What this task involves - Return every line from the one with "timing;worst-margin pin slew;684;ps;-256 ps" through the one with "timing;Fmax;0.182;GHz;+15%", inclusive, exactly as it appears below.

Listed entries -
This is an optimization exercise on Yosys and OpenROAD, whose aim is small area, not a production implementation. In this exercise RTL edits were held to simulation tests only and were not proved equivalent to the original. In runs 4 to 7 the design's own scripts or RTL, not TritonCTS, make the clock network. The clock input has no modelled driver; a real chip could not lean on it and would need a root buffer or a full tree. No activity file was given, so power comes from the tool's default toggle rates.

[design.v]
module qspi_wrap(
    input               qspi_if_req_vld,
    output              qspi_if_req_rdy,
    input   [3:0]       qspi_if_req_addr,
    input               qspi_if_req_read,
    input   [7:0]       qspi_if_req_dat,
    output              qspi_if_rsp_vld,
    input               qspi_if_rsp_rdy,
    output  [7:0]       qspi_if_rsp_dat,
    output              qspi_if_switch_qspi,
    output              qspi_if_sck,
    output              qspi_if_csn,
    output              qspi_if_dq0_en,
    input               qspi_if_dq0_i,
    output              qspi_if_dq0_o,
    output              qspi_if_dq1_en,
    input               qspi_if_dq1_i,
    output              qspi_if_dq1_o,
    output              qspi_if_dq2_en,
    input               qspi_if_dq2_i,
    output              qspi_if_dq2_o,
    output              qspi_if_dq3_en,
    input               qspi_if_dq3_i,
    output              qspi_if_dq3_o,
    input               clk,
    input               rst_n
);
    reg [7:0]   cfg0;        
    reg [3:0]   div;         
    reg         csn;         
    reg         sw;          
    reg         read_tr;     
    reg         active;      
    reg         sck;
    reg [2:0]   cnt;         
    reg [10:0]  presc;       
    reg [7:0]   buf_dat;     
    reg         buf_we;      
    reg [7:0]   rx;          
    reg         rxv;         
    wire [1:0]  mode    = cfg0[7:6];
    wire        dmy     = cfg0[5];
    wire [1:0]  typ     = cfg0[4:3];
    wire        dux     = cfg0[2];
    wire        pha     = mode[1] ^ mode[0];
    wire        cpol    = mode[1];
    wire        t_sgl   = (typ == 2'b00);
    wire        t_dual  = (typ == 2'b01);
    wire        t_quad  = (typ == 2'b10);
    wire        t_res   = (typ == 2'b11);
    wire [11:0] cy;      
    assign cy[0] = 1'b1;
    genvar g;
    generate
        for (g = 0; g < 11; g = g + 1) begin : g_cy
            assign cy[g+1] = cy[g] & presc[g];
        end
    endgenerate
    reg tick;
    always @(*) begin
        case (div)
            4'd1:    tick = cy[1];
            4'd2:    tick = cy[3];
            4'd3:    tick = cy[4];
            4'd4:    tick = cy[2];
            4'd5:    tick = cy[5];
            4'd6:    tick = cy[6];
            4'd7:    tick = cy[7];
            4'd8:    tick = cy[8];
            4'd9:    tick = cy[9];
            4'd10:   tick = cy[10];
            4'd11:   tick = cy[11];
            default: tick = 1'b1;
        endcase
    end
    wire        e2      = tick & (sck ^ pha);    
    wire        e1      = tick & ~(sck ^ pha);   
    wire        tr      = active & ~dmy;
    wire        dm      = active & dmy;
    wire        last    = t_sgl  & (&cnt)
                        | t_dual & cnt[2] & cnt[1]
                        | t_quad & cnt[2];
    wire        tr_end  = tr & e2 & last;
    wire        dm_end  = dm & e2 & (buf_dat == 8'd0);
    wire        rdy     = ~active | tr_end | dm_end;
    wire        hs_any  = qspi_if_req_vld & rdy;
    wire        hs      = hs_any & (qspi_if_req_addr == 4'd2);
    wire        rd_en   = ~buf_we | (t_sgl & dux);
    always @(posedge clk or negedge rst_n) begin
        if (!rst_n) begin
            cfg0    <= 8'h00;
            div     <= 4'h0;
            csn     <= 1'b1;
            sw      <= 1'b0;
            read_tr <= 1'b0;
        end else begin
            if (hs_any & (qspi_if_req_addr == 4'd0))
                cfg0 <= qspi_if_req_dat;
            if (hs_any & (qspi_if_req_addr == 4'd1)) begin
                div <= qspi_if_req_dat[7:4];
                csn <= qspi_if_req_dat[3];
            end
            if (hs_any & (qspi_if_req_addr == 4'd3))
                sw  <= qspi_if_req_dat[0];
            read_tr <= (hs & qspi_if_req_read) | (read_tr & ~(rxv & qspi_if_rsp_rdy));
        end
    end
    always @(posedge clk or negedge rst_n) begin
        if (!rst_n) begin
            active  <= 1'b0;
            sck     <= 1'b0;
            cnt     <= 3'd0;
        end else begin
            active  <= ~rdy | hs;
            if (rdy)
                sck <= hs ? pha : cpol;
            else if (tick)
                sck <= ~sck;
            if (tr & e2)
                cnt <= cnt + {t_quad, t_dual, t_sgl};
        end
    end
    always @(posedge clk) begin
        presc   <= (active & ~tick) ? presc + 11'd1 : 11'd0;
        if (hs) begin
            buf_dat <= qspi_if_req_dat;
            buf_we  <= ~qspi_if_req_read;
        end else if (dm & e2) begin
            buf_dat <= buf_dat - 8'd1;
        end
        rxv     <= tr & e1 & last & rd_en;
    end
    wire        rx_wr   = tr & e1 & rd_en;
    generate
        for (g = 0; g < 8; g = g + 1) begin : g_rx
            wire [2:0] j = 3'd7 - g;
            wire hit = t_sgl  & (cnt == j)
                     | t_dual & (cnt[2:1] == j[2:1])
                     | t_quad & (cnt[2] == j[2]);
            wire d   = t_sgl  ? qspi_if_dq0_i :
                       t_dual ? (g[0] ? qspi_if_dq1_i : qspi_if_dq0_i) :
                       (g % 4 == 3) ? qspi_if_dq3_i :
                       (g % 4 == 2) ? qspi_if_dq2_i :
                       (g % 4 == 1) ? qspi_if_dq1_i : qspi_if_dq0_i;
            always @(posedge clk)
                if (rx_wr & hit)
                    rx[g] <= d;
        end
    endgenerate
    assign qspi_if_req_rdy      = rdy;
    assign qspi_if_rsp_vld      = ~read_tr | rxv;
    assign qspi_if_rsp_dat      = (qspi_if_req_addr == 4'd0) ? cfg0 :
                                  (qspi_if_req_addr == 4'd1) ? {div, csn, active, 2'b00} :
                                  (qspi_if_req_addr == 4'd2) ? rx : 8'h00;
    assign qspi_if_switch_qspi  = sw;
    assign qspi_if_csn          = csn;
    assign qspi_if_sck          = sck;
    wire [2:0]  i0      = {cnt[2], cnt[1] | typ[1], cnt[0] | typ[1] | typ[0]};
    wire [2:0]  i1      = {cnt[2], cnt[1] | typ[1], 1'b0};
    assign qspi_if_dq0_en       = tr;
    assign qspi_if_dq1_en       = tr & ~t_sgl;
    assign qspi_if_dq2_en       = tr & t_quad;
    assign qspi_if_dq3_en       = tr & t_quad;
    assign qspi_if_dq0_o        = ~t_res & buf_dat[~i0];
    assign qspi_if_dq1_o        = ~t_res & buf_dat[~i1];
    assign qspi_if_dq2_o        = cnt[2] ? buf_dat[2] : buf_dat[6];
    assign qspi_if_dq3_o        = cnt[2] ? buf_dat[3] : buf_dat[7];
endmodule
[run.sh]
#!/bin/bash
# synth_recipe.tcl (not shown) runs the flow's synth.tcl, then flattens the netlist and writes it again
# the make line also repeats each setting of config.mk as NAME=value (left out here)
make -C /OpenROAD-flow-scripts/flow DESIGN_CONFIG=/design/flow/config.mk WORK_HOME=/design/flow/orfs CLKGATE_MAP_FILE= SYNTH_SCRIPT=/design/flow/synth_recipe.tcl finish
[config.mk]
export PLATFORM = sky130hd
export DESIGN_NAME = qspi_wrap
export DESIGN_NICKNAME = qspi_wrap
export VERILOG_FILES = /design/flow/design.v
export SDC_FILE = /design/flow/constraint.sdc
export NUM_CORES = 4
export LEC_CHECK = 0
export CAP_MARGIN = 20
export CORE_MARGIN = 2
export CORE_UTILIZATION = 40
export SLEW_MARGIN = 20
[constraint.sdc]
create_clock -name core_clock -period 10.0 [get_ports {clk}]
set_input_delay 2.0000 -clock core_clock [delete_from_list [all_inputs] [get_ports {clk}]]
set_output_delay 2.0000 -clock core_clock [all_outputs]
set_load 0.01 [all_outputs]
==> results of run 1 <==
-- final cells by class --
| type | instances | area, sq um | area share, % |
|---|---|---|---|
| Multi-Input combinational cell | 200 | 1410 | 42.4 |
| Timing Repair Buffer | 42 | 418 | 12.6 |
| Clock inverter | 3 | 17.5 | 0.527 |
| Clock buffer | 5 | 68.8 | 2.07 |
| Sequential cell | 49 | 1250 | 37.7 |
| Tap cell | 80 | 100 | 3.01 |
| Inverter | 15 | 56.3 | 1.69 |
-- cell families after synthesis --
family	count (synthesis)	share of synthesized area, %
AOI/OAI and AO/OA	43	10.7
xor gates and xnor gates	17	5.36
adders and majority gates	7	3.42
buffers and inverters	26	4.10
DFF	49	45.1
muxes	34	13.4
and+or+nand+nor	99	17.8
-- power by group --
part           internal (uW)  switching (uW)
clock                   48.4            67.4
sequential               256            60.7
combinational            163             175
-- final timing paths --
path,start,end,cells after the start
min,read_tr,read_tr,2
max in group asynchronous,rst_n,sck,1
max reg2reg,cfg0[4],buf_dat[1],9
min in group asynchronous,rst_n,cfg0[4],1
min reg2reg,read_tr,read_tr,2
max,qspi_if_req_addr[1],qspi_if_rsp_dat[6],6
-- state kept, by name, indices dropped and copies added, names as in the netlist --
name / flops
csn: 1
buf_we: 1
div: 4
cnt: 3
read_tr: 1
buf_dat: 8
sck: 1
rx: 8
cfg0: 8
sw: 1
presc: 11
rxv: 1
active: 1
-- cells in the final DEF, fill, tap and decap left out, types with 2 or more instances in the layout --
cell type,Yosys,routed
a21oi_1,5,5
a22oi_1,5,5
a31oi_1,7,7
and3_1,3,3
clkbuf_8,0,5
clkdlybuf4s50_1,0,41
clkinv_2,0,2
dfrtp_1,19,19
dfxtp_1,12,12
edfxtp_1,17,17
ha_1,6,6
inv_1,15,15
mux2_1,20,20
mux2_2,6,6
mux2i_1,8,8
nand2_1,23,23
nand2b_1,7,7
nand3_1,5,5
nand4_1,7,7
nor2_1,30,30
nor2b_1,3,3
nor3_1,8,8
nor3b_2,2,2
nor4_1,3,3
o21ai_0,12,12
o2bb2ai_1,2,2
o31ai_1,3,3
xnor2_1,8,8
xor2_1,9,9
-- layer usage --
layer,track usage [%],vias to the layer above,share of wire (%)
met1,22.9,1029,45
li1,-,1065,-
met3,4.27,8,5.1
met2,30.0,56,49
met5,0,-,0
met4,5.31,0,1.0
-- tightest hold or removal path, delay by kind of cell, from the launching register on --
kind	cells	cell delay (ps)
flip-flops	1	350
AND/OR/NAND/NOR	1	40
AO/OA/AOI/OAI	1	60
-- per-stage QoR --
| stage | instance area (sq um) | util (%) |
|---|---|---|
| global placement | 3240 | 47.9 |
| global route | 3320 | 49.2 |
| finish | 3320 | 49.2 |
| detailed placement | 3240 | 47.9 |
| CTS | 3320 | 49.2 |
| floorplan | 2780 | - |
==> out/qor.csv, run 1 <==
stage;metric;value;unit
critical_path;R2R setup slack;6900;ps
clocking;Clock Tree Root;clkbuf_8;
outcome;status;timing/DRC/antenna clean;
synth;commonest cells in the netlist;nor2_1, nand2_1, mux2_1, dfrtp_1, edfxtp_1;
clocking;Num CTS Buffers;5;
finish;Nets;341;
clocking;setup bufs post-CTS;0;
synth;number of flops mapped to enable cells by yosys;17;
clocking;# clock sinks;49;
global_route;total gr overflow;0;
timing;final worst slack;3660;ps
place;IO Port Bufs;41;
timing;crit path time final;6340;ps
critical_path;critical path's slowest cell;nor3_1;
finish;Post-Layout Cell Count;394;
clocking;post-cts sizing count;0;
clocking;clock-pin slew on the worst setup and hold paths;90;ps
timing;RSZ-0062 raised after global routing;false;
route;post-DR vias/cell;5.48;
worst_hold_path;Hold Path Class;reg -> reg;
route;DRC marker count from the first detailed-route iteration;110;
finish;area grow syn2layout;19.7;%
synth;top post-synthesis cells by area;edfxtp_1, dfrtp_1, dfxtp_1, mux2_1, nor2_1;
floorplanning;Die W;87.3;um
pwr;PwrDens;232;nW/um^2
critical_path;worst path cell trace;clkdlybuf4s50_1 > nor3_1 > and2_0 > nand2_1 > o21ai_0 > clkdlybuf4s50_1;
floorplanning;die footprint;7620;sq um
critical_path;worst path required time;8000;ps
finish;ant diodes;0;
clocking;# hold bufs at CTS;0;
synth;Post-Syn Area;2780;sq um
timing;Final Hold Violating Endpoints;0;
route;Detailed Routing Iterations Pass 1;4;
timing;Hold WS;489;ps
route;WL per Instance;16.1;um
critical_path;WP data arrival;4340;ps
floorplanning;I/O pins;42;
place;GP Congestion;0.780;
floorplanning;Cell Rows;30;
critical_path;Largest stage delay, worst path;710;ps
critical_path;Most Frequent Cell on Critical Path;clkdlybuf4s50_1;
global_route;first-pass GRT wire length;10.3;mm
synth;area share of the largest cell type after synthesis;18.4;%
critical_path;crit start category;input pin;
global_route;GRT Total Usage;17.9;%
finish;layout cells sized above 1;6.05;%
critical_path;Worst setup EP type;output pin;
critical_path;Max FO, Critical Path;9;
global_route;number of global-route vias before repair;2060;
timing;final setup fails;0;
synth;Yosys top cell by area;edfxtp_1;
floorplanning;Die H;87.3;um
global_route;initial antenna violation count;0;
floorplanning;initial cell density of the core;41.1;%
synth;Top FF cell, synth;dfrtp_1;
route;Remaining DRCs;0;
route;vias;2158;
place;Placed Instances;386;
synth;Async SR Flop Fraction;40.8;%
synth;most numerous cell in the Yosys netlist;nor2_1;
pwr;worst vdd ir;0.000132;V
route;DRT Wirelength;6.33;mm
route;Detail Route Antenna Nets;0;
critical_path;Crit Path Category;in -> out;
critical_path;Critical path buffers and inverters;2;
synth;Yosys warning count;1;
clocking;clock tree buffer depth;2;
clocking;worst skew pair latency;300;ps
timing;fin crit share;63.4;%
clocking;CTS tree;done;
critical_path;Worst path top cell family by delay;simple AND/OR/NAND/NOR gates;
synth;post-synth net total;303;
timing;skew final;4.87;ps
synth;Synth Instances;275;
place;DP Wirelength;4.80;mm
run;maxcap violations;0;
timing;Fmax;0.158;GHz
synth;Mean Syn Cell Area;10.1;sq um
timing;Pins Over Slew Limit;0;
pwr;P_leak;0.00129;uW
synth;Synth cell types;48;
global_route;largest net degree at the start of global routing;21;
timing;Slew Limit Headroom;37.2;%
timing;setup_tns;0;ps
pwr;total power;770;uW
floorplanning;core box area;6760;sq um
synth;Yosys reg bits;49;
synth;post-synthesis sequential area ratio;45.1;%
timing;worst-margin pin slew;940;ps
place;dpl ws;3680;ps
finish;fillers;624;
clocking;H-tree levels;2;
==> run 2: changes to the inputs <==
==> flow/run.sh (new file) <==
#!/bin/bash
# Standard synthesis, then an area re-mapping of the combinational logic
# (flip-flops untouched), then the standard layout with small port buffers
# and a small clock tree. Each tool's output goes to a log_*.txt file here.
set -euo pipefail
HERE=$(pwd)
RES=$HERE/orfs/results/$FLOW_PLATFORM/qspi_wrap/base

bash standard.sh synth > log_synth.txt 2>&1

cp $RES/1_2_yosys.v $HERE/std_synth.v
if bash flow/remap.sh $HERE/std_synth.v $HERE/remap.v $HERE/flow/area.abc $HERE/log_remap.txt > log_remap_out.txt 2>&1 \
   && python3 flow/check_regs.py $HERE/std_synth.v $HERE/remap.v > log_check_regs.txt 2>&1; then
  echo "using the re-mapped netlist"
  cp $HERE/remap.v $RES/1_2_yosys.v
  rm -f $RES/1_synth.odb $RES/1_synth.sdc
  touch $RES/1_2_yosys.v
else
  echo "re-mapping failed: keeping the standard netlist"
fi

bash standard.sh \
  BUFFER_PORTS_ARGS="-buffer_cell sky130_fd_sc_hd__buf_1" \
  CTS_ARGS="-sink_clustering_enable -repair_clock_nets -dont_use_dummy_load -buf_list sky130_fd_sc_hd__clkbuf_8" \
  finish > log_layout.txt 2>&1
==> flow/area.abc (new file) <==
strash
dc2
dc2
dch -f
amap
==> flow/check_regs.py (new file) <==
# Check that two netlists hold the same flip-flop instances with the same cell types.
import re, sys
def regs(path):
    txt = open(path).read()
    return sorted(re.findall(r'(sky130_fd_sc_hd__(?:df|edf|sdf|dl)\w*)\s+(\S+)\s*\(', txt))
a, b = regs(sys.argv[1]), regs(sys.argv[2])
print(len(a), "registers in the standard synthesis,", len(b), "after re-mapping")
if a != b:
    print("register mismatch"); sys.exit(1)
==> flow/remap.sh (new file) <==
#!/bin/bash
# Re-map the combinational cells of a synthesised netlist for area, keeping
# every flip-flop instance (name, cell type and connections) as it is.
# usage: remap.sh IN.v OUT.v ABC_SCRIPT LOG
set -euo pipefail
IN=$1; OUT=$2; SCR=$3; LOG=$4
PDK=$FLOW_HOME/platforms/sky130hd
LIB=$PDK/lib/sky130_fd_sc_hd__tt_025C_1v80.lib
YOSYS=${YOSYS_EXE:-$(command -v yosys || echo $FLOW_HOME/../tools/install/yosys/bin/yosys)}
SEQ=$(grep -oE "sky130_fd_sc_hd__[a-z0-9_]+" "$IN" | sort -u | grep -E "__(df|edf|sdf|dl|sdl)" | tr '\n' ' ')
DU=$(sed -n '/DONT_USE_CELLS +=/,/^$/p' $PDK/config.mk | grep -oE "sky130_fd_sc_hd__[a-z0-9_]+" | sed 's/^/-dont_use /' | tr '\n' ' ')
"$YOSYS" -l "$LOG" -p "
read_liberty -ignore_miss_func $LIB
setattr -mod -set keep_hierarchy 1 $SEQ
read_verilog $IN
hierarchy -top $FLOW_TOP
flatten
opt -purge
abc -liberty $LIB $DU -script $SCR
opt_clean -purge
hilomap -singleton -hicell sky130_fd_sc_hd__conb_1 HI -locell sky130_fd_sc_hd__conb_1 LO
insbuf -buf sky130_fd_sc_hd__buf_1 A X
splitnets
opt_clean -purge
select $FLOW_TOP
stat -liberty $LIB
write_verilog -noattr -noexpr -nohex -nodec -selected $OUT
"
==> standard.sh (new file) <==
#!/bin/bash
# synth_recipe.tcl (not shown) runs the flow's synth.tcl, then flattens the netlist and writes it again
# the make line also repeats each setting of config.mk as NAME=value (left out here)
make -C /OpenROAD-flow-scripts/flow DESIGN_CONFIG=/design/flow/config.mk WORK_HOME=/design/flow/orfs CLKGATE_MAP_FILE= SYNTH_SCRIPT=/design/flow/synth_recipe.tcl "${@:-finish}"
removed: run.sh
==> out/qor.csv, run 2 <==
stage;metric;value;unit;change
outcome;status;timing/DRC/antenna clean;;
route;vias;2100;;-2.7%
clocking;post-cts sizing count;0;;unchanged
synth;Mean Syn Cell Area;8.51;sq um;-16%
pwr;sw frac;21.6;%;-18 points
synth;Post-Syn Area;2360;sq um;-15%
clocking;clock-pin slew on the worst setup and hold paths;100;ps;about the same
finish;Top reg by flops;presc;;
timing;Slew Limit Headroom;54.3;%;+17 points
critical_path;Worst setup EP type;output pin;;
timing;final worst slack;4500;ps;+841 ps
finish;ant diodes;0;;unchanged
route;DRT Wirelength;5.80;mm;-8.4%
floorplanning;Die W;80.8;um;-7.5%
floorplanning;Cell Rows;27;;-10%
place;dpl ws;4520;ps;+839 ps
clocking;Num CTS Buffers;5;;unchanged
timing;crit path time final;5500;ps;-841 ps
pwr;combinational power share;3.9;%;-40 points
floorplanning;I/O pins;42;;unchanged
run;maxcap violations;0;;unchanged
critical_path;Crit Path Category;in -> out;;
floorplanning;Die H;80.8;um;-7.5%
timing;Pins Over Slew Limit;0;;unchanged
global_route;total gr overflow;0;;unchanged
synth;Synth Instances;277;;+0.73%
critical_path;Worst path top cell family by delay;simple AND/OR/NAND/NOR gates;;
finish;area grow syn2layout;13.7;%;
finish;commonest cells after routing, fill and taps aside;nor2_1, buf_1, clkinv_1;;
timing;fin crit share;55.0;%;-8.4 points
timing;RSZ-0062 raised after global routing;false;;
route;post-DR vias/cell;5.30;;-3.2%
route;Detail Route Antenna Nets;0;;unchanged
route;WL per Instance;14.6;um;-8.9%
pwr;worst vdd ir;0.0000499;V;-62%
timing;worst-margin pin slew;684;ps;-256 ps
critical_path;worst path cell trace;buf_1 > or2_0 > or2_0 > nor2_1 > clkinv_1 > o221ai_1 > buf_1;;
global_route;number of global-route vias before repair;2024;;-1.7%
clocking;H-tree levels;2;;unchanged
finish;Nets;347;;+1.8%
critical_path;crit start category;input pin;;
global_route;largest net degree at the start of global routing;21;;unchanged
critical_path;Critical path buffers and inverters;3;;+1
timing;final setup fails;0;;unchanged
clocking;# clock sinks;49;;unchanged
clocking;CTS tree;done;;
clocking;worst skew pair latency;310;ps;about the same
finish;layout cells sized above 1;2.47;%;-3.6 points
global_route;GRT Total Usage;19.6;%;+1.7 points
timing;skew final;30.7;ps;+25.8 ps
pwr;PwrDens;122;nW/um^2;-48%
pwr;Net Sw Power;70.5;uW;-77%
finish;Post-Layout Cell Count;396;;+0.51%
synth;post-synth net total;298;;-1.7%
pwr;Int Pwr;256;uW;-45%
place;IO Port Bufs;41;;unchanged
global_route;initial antenna violation count;0;;unchanged
route;Detailed Routing Iterations Pass 1;4;;unchanged
timing;Fmax;0.182;GHz;+15%
worst_hold_path;Hold Path Class;reg -> reg;;
floorplanning;die footprint;6530;sq um;-14%
critical_path;Max FO, Critical Path;6;;-3
pwr;register share of total power;63.2;%;+22 points
place;GP Congestion;0.847;;+8.6%
finish;Largest register FFs;11;;unchanged
route;Remaining DRCs;0;;unchanged
global_route;first-pass GRT wire length;9.85;mm;-4.3%
critical_path;critical path's slowest cell;nor2_1;;
clocking;# hold bufs at CTS;0;;unchanged
critical_path;WP data arrival;3500;ps;-840 ps
clocking;clock tree buffer depth;2;;unchanged
timing;Final Hold Violating Endpoints;0;;unchanged
route;DRC marker count from the first detailed-route iteration;124;;+13%
finish;leading cell type in the layout, fill and taps excluded;nor2_1;;
critical_path;Largest stage delay, worst path;310;ps;-400 ps
floorplanning;core box area;5610;sq um;-17%
floorplanning;initial cell density of the core;42.1;%;+0.96 points
clocking;setup bufs post-CTS;0;;unchanged
critical_path;worst path required time;8000;ps;about the same
place;DP Wirelength;4.53;mm;-5.6%
clocking;Clock Tree Root;clkbuf_8;;
pwr;P_leak;0.000927;uW;-28%
place;Placed Instances;391;;+1.3%
synth;Yosys warning count;1;;unchanged
timing;setup_tns;0;ps;unchanged
pwr;Clk pwr share;32.9;%;+18 points
-- run 2: cell count changes in the layout (fill, tap and decap cells not counted), moves of 13 or more --
cell / before / now
buf_1: 0 / 41
clkdlybuf4s50_1: 41 / 0
clkinv_1: 0 / 38
nor2_1: 30 / 62
mux2_1: 20 / 0
inv_1: 15 / 0
a21oi_1: 5 / 19
o22a_1: 0 / 13
-- run 2: power by group through the flow --
| stage | Sequential [uW] | Clock (uW) | Combinational, uW |
|---|---|---|---|
| global placement | 211 | 0 | 12.5 |
| finish | 206 | 107 | 12.7 |
| global route | 206 | 117 | 14.3 |
| floorplan | 211 | 0 | 4.34 |
| detailed placement | 211 | 0 | 12.7 |
| CTS | 206 | 109 | 12.8 |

Exercise solution -
timing;worst-margin pin slew;684;ps;-256 ps
critical_path;worst path cell trace;buf_1 > or2_0 > or2_0 > nor2_1 > clkinv_1 > o221ai_1 > buf_1;;
global_route;number of global-route vias before repair;2024;;-1.7%
clocking;H-tree levels;2;;unchanged
finish;Nets;347;;+1.8%
critical_path;crit start category;input pin;;
global_route;largest net degree at the start of global routing;21;;unchanged
critical_path;Critical path buffers and inverters;3;;+1
timing;final setup fails;0;;unchanged
clocking;# clock sinks;49;;unchanged
clocking;CTS tree;done;;
clocking;worst skew pair latency;310;ps;about the same
finish;layout cells sized above 1;2.47;%;-3.6 points
global_route;GRT Total Usage;19.6;%;+1.7 points
timing;skew final;30.7;ps;+25.8 ps
pwr;PwrDens;122;nW/um^2;-48%
pwr;Net Sw Power;70.5;uW;-77%
finish;Post-Layout Cell Count;396;;+0.51%
synth;post-synth net total;298;;-1.7%
pwr;Int Pwr;256;uW;-45%
place;IO Port Bufs;41;;unchanged
global_route;initial antenna violation count;0;;unchanged
route;Detailed Routing Iterations Pass 1;4;;unchanged
timing;Fmax;0.182;GHz;+15%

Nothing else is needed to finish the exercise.